The main ways to access Twitter data
1. Twitter Standard APIs
Twitter's standard application
programming interface (API) is the most common entry point to Twitter data. There
are a range of publicly available APIs that researchers can choose from, which often
provide free but limited access to data. Of these, the Streaming API and the Search
API are two of the most common choices.
The Streaming API returns a
real-time stream of tweet data.
There are currently two
sub-options to choose from: filtered stream and sampled stream. The filtered stream
allows researchers to perform custom filtering and sifting on millions of tweets at
any given time, and these researchers develop filtering rules that allow requests
for up to 400 different keywords, 5,000 user identities, and 25 geographic
locations. By default, each hourly filter stream returns 1% of the tweets that meet
the filtering criteria. For example, if the researcher wants to use the Filter
Stream API to collect all tweets containing the #TwitterAPI hashtag and the number
of tweets matched by that hashtag is less than the upper limit, then the researcher
will be able to get all tweets containing that subject hashtag. Otherwise, the
researcher obtains a partial sample of tweets containing the #TwitterAPI hashtag.

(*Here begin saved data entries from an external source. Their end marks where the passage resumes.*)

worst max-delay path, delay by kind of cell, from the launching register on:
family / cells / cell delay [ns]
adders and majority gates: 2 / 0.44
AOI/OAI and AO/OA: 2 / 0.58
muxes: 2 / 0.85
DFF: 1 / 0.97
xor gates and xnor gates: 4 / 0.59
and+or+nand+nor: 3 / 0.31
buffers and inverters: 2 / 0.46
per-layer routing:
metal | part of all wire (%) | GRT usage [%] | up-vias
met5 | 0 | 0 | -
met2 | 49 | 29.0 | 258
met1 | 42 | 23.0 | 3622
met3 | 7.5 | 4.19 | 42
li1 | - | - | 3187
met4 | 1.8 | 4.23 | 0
==> src/rtl/pb_write_arb_pkg.sv <==
// Shared types for the pixel-buffer write path: the buffer entry and requester indices.
package pb_write_arb_pkg;

  typedef struct packed {
    logic [15:0] pixel_id;
    logic [23:0] color;
  } pixel_buffer_entry_t;

  localparam int PB_REQ_SHADER = 0;
  localparam int PB_REQ_MISS   = 1;

  // Index width that stays at least one bit for degenerate sizes.
  function automatic int idx_w(input int n);
    return (n > 1) ? $clog2(n) : 1;
  endfunction

endpackage

==> src/rtl/ff_ar.sv <==
// Plain D flop bank with asynchronous active-low reset to a parameterised value.
module ff_ar #(
  parameter int           W       = 1,
  parameter logic [W-1:0] RST_VAL = '0
) (
  input  logic         clk,
  input  logic         rst,
  input  logic [W-1:0] d,
  output logic [W-1:0] q
);

  // State register; reset value is applied asynchronously.
  always_ff @(posedge clk or negedge rst) begin
    if (!rst) begin
      q <= RST_VAL;
    end else begin
      q <= d;
    end
  end

endmodule

==> src/rtl/rr_pick.sv <==
// Combinational round-robin picker: first requester after `last`, scanning upward with wrap.
module rr_pick
  import pb_write_arb_pkg::*;
#(
  parameter int N  = 3,
  parameter int IW = idx_w(N)
) (
  input  logic [N-1:0]  req,
  input  logic [IW-1:0] last,
  output logic [N-1:0]  grant,
  output logic [IW-1:0] grant_idx
);

  int   idx;
  logic found;

  // Scan offsets 1..N so `last` itself has the lowest priority.
  always_comb begin
    grant     = '0;
    grant_idx = '0;
    found     = 1'b0;
    idx       = 0;
    for (int k = 1; k <= N; k++) begin
      idx = (int'(last) + k) % N;
      if (!found && req[idx]) begin
        grant[idx] = 1'b1;
        grant_idx  = IW'(idx);
        found      = 1'b1;
      end else begin
        found = found;
      end
    end
  end

endmodule

==> src/rtl/pb_write_arb.sv <==
// Round-robin arbiter and output register for the shared pixel-buffer write port.
// Define PB_ARB_STATS_EN to build the per-requester grant counters and the grant_cnt port.
module pb_write_arb
  import pb_write_arb_pkg::*;
#(
  parameter int NUM_REQ = 3,
  parameter int CNT_W   = 16
) (
  input  logic                               clk,
  input  logic                               rst,
  input  logic [NUM_REQ-1:0]                 req_valid,
  input  pixel_buffer_entry_t [NUM_REQ-1:0]  req_data,
  output logic [NUM_REQ-1:0]                 req_stall,
  input  logic                               pb_full,
  output pixel_buffer_entry_t                pb_data,
  output logic                               pb_we,
  output logic                               arb_idle
`ifdef PB_ARB_STATS_EN
  ,
  output logic [NUM_REQ-1:0][CNT_W-1:0]      grant_cnt
`endif
);

  localparam int IW = idx_w(NUM_REQ);
  localparam int DW = $bits(pixel_buffer_entry_t);

  logic                out_valid;
  logic                out_valid_d;
  pixel_buffer_entry_t out_data;
  pixel_buffer_entry_t out_data_d;
  logic [IW-1:0]       last;
  logic [IW-1:0]       last_d;
  logic [IW-1:0]       grant_idx;
  logic [NUM_REQ-1:0]  grant;
  logic                load;
  logic                any_req;

  rr_pick #(.N(NUM_REQ), .IW(IW)) u_pick (
    .req       (req_valid),
    .last      (last),
    .grant     (grant),
    .grant_idx (grant_idx)
  );

  // Next-state of the output register and the per-requester stalls.
  always_comb begin
    load        = !out_valid || !pb_full;
    any_req     = |req_valid;
    out_valid_d = out_valid;
    out_data_d  = out_data;
    last_d      = last;
    if (load) begin
      out_valid_d = any_req;
      if (any_req) begin
        out_data_d = req_data[grant_idx];
        last_d     = grant_idx;
      end else begin
        out_data_d = out_data;
      end
    end else begin
      out_valid_d = out_valid;
    end
    // rst gates the stalls so nothing is accepted while reset is held.
    req_stall = ~(grant & {NUM_REQ{load && rst}});
  end

  ff_ar #(.W(1)) u_out_valid (.clk(clk), .rst(rst), .d(out_valid_d), .q(out_valid));
  ff_ar #(.W(DW)) u_out_data (.clk(clk), .rst(rst), .d(out_data_d), .q(out_data));
  ff_ar #(.W(IW), .RST_VAL(IW'(NUM_REQ - 1))) u_last (.clk(clk), .rst(rst), .d(last_d), .q(last));

  assign pb_we    = out_valid && !pb_full;
  assign pb_data  = out_data;
  assign arb_idle = !out_valid && !any_req;

`ifdef PB_ARB_STATS_EN
  for (genvar i = 0; i < NUM_REQ; i++) begin : g_cnt
    logic [CNT_W-1:0] cnt_d;
    assign cnt_d = grant_cnt[i] + {{(CNT_W - 1){1'b0}}, (load && grant[i])};
    ff_ar #(.W(CNT_W)) u_cnt (.clk(clk), .rst(rst), .d(cnt_d), .q(grant_cnt[i]));
  end
`else
`endif

endmodule
## config.mk

```make
export PLATFORM = sky130hd
export DESIGN_NAME = gshare_branch_predictor
export DESIGN_NICKNAME = d
export VERILOG_FILES = /design/src/rtl/gshare_branch_predictor.sv
export SDC_FILE = /design/constraint.sdc
export NUM_CORES = 1
export LEC_CHECK = 0
export CORE_UTILIZATION = 45
export DETAILED_ROUTE_END_ITERATION = 6
export HOLD_SLACK_MARGIN = 0.03
export PLACE_DENSITY_LB_ADDON = 0.12
export SLEW_MARGIN = 10
export SYNTH_ARGS = -nofsm -noshare
export SYNTH_HDL_FRONTEND = slang
export SYNTH_SLANG_ARGS = --single-unit
```

## constraint.sdc

```tcl
create_clock -name clk -period 2 [get_ports clk]
set_input_delay 0.4 -clock clk [delete_from_list [all_inputs] [get_ports clk]]
set_output_delay 0.4 -clock clk [all_outputs]
set_load 0.005 [all_outputs]
```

In comparison, sampling streams are able to return a randomly sampled
dataset of all newly posted tweets in real time (Pfeffer et al., 2018) without
having to endure the limitations of filtering rules. Sampling streams can be a
better option when researchers do not have a specific topic of interest and just
want to understand the current temperature of all conversations on the Twitter
platform.
The Search API is another widely used portal for accessing
Twitter data.
It can return historical tweets that match the
rules set by the user. The standard version of the Search API allows researchers to
access a free sample of tweets posted by Twitter users in the past 7 days.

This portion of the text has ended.